Camera Basics – ISO

Apart from Aperture and Shutter speed, another important variable to complete the triangle is ISO.

What is ISO?

ISO stands for International Organisation for Standardization which refers to your camera’s sensitivity to light. In other term, it controls the amount of light-emitting into your camera making your photos darker or lighter. 

Image: Google

Higher ISO = brighter image 

Lower ISO = darker image 

Recapping back from our Photography Triangle blog, ISO needs to work with the other 2 settings (Shutter Speed and Aperture) to give the overall brightness of the image quality. The lowest ISO of 100 will give a darker image which is ideal for shooting outdoors on sunny days while a higher ISO (1600-6400) will give a brighter image, suitable for shooting indoors with dim lighting. 
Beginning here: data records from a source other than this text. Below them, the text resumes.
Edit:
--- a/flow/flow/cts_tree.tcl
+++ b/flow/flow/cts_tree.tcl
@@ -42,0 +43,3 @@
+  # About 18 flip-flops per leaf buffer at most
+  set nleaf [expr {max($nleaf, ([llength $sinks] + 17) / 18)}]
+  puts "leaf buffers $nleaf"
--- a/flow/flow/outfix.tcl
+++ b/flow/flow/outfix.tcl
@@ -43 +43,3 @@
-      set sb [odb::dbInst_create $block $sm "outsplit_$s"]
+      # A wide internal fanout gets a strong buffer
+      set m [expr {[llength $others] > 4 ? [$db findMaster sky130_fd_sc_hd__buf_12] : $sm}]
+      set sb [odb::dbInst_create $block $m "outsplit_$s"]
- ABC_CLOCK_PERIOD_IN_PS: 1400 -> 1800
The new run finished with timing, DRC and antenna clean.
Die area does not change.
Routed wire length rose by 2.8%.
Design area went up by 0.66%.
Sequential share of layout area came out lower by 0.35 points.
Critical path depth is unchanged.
To sum up, Lower value ISO is better used in well-lit conditions while higher value ISO is recommended for low-light situations. Below is the chart to show the different grain effects of the different ISO levels. 

Image: Google

While exploring the different ISO values, take into account the graininess of the image which is sometimes artistically used as an effect in photography. Lower ISO values will give less noise (clearer image) while higher ISO values will give more noise (grainier effect). Experimenting with the different ISO values will let you choose the amount of grain you want. Take into consideration adjusting your aperture as well as the shutter speed in various conditions to increase the clarity of the image. A lot of trial and error needs to be done and strongly recommended to use the lowest ISO value (around 50/100) and increase only when needed to. It will maintain image quality but at the same time a blurry effect.

Image: Google

How to choose an ISO value?

The best way for picking the right ISO settings is similar to choosing a value for shutter speed – using the lowest ISO so that you can get a properly exposed photo, with a fast-enough shutter speed to stop motion and cancel out camera shake, and an F-Stop large or small enough to accomplish the depth of field desired. It may differ from time to time, but it’s best to experiment and explore the different ISO to suit the image well.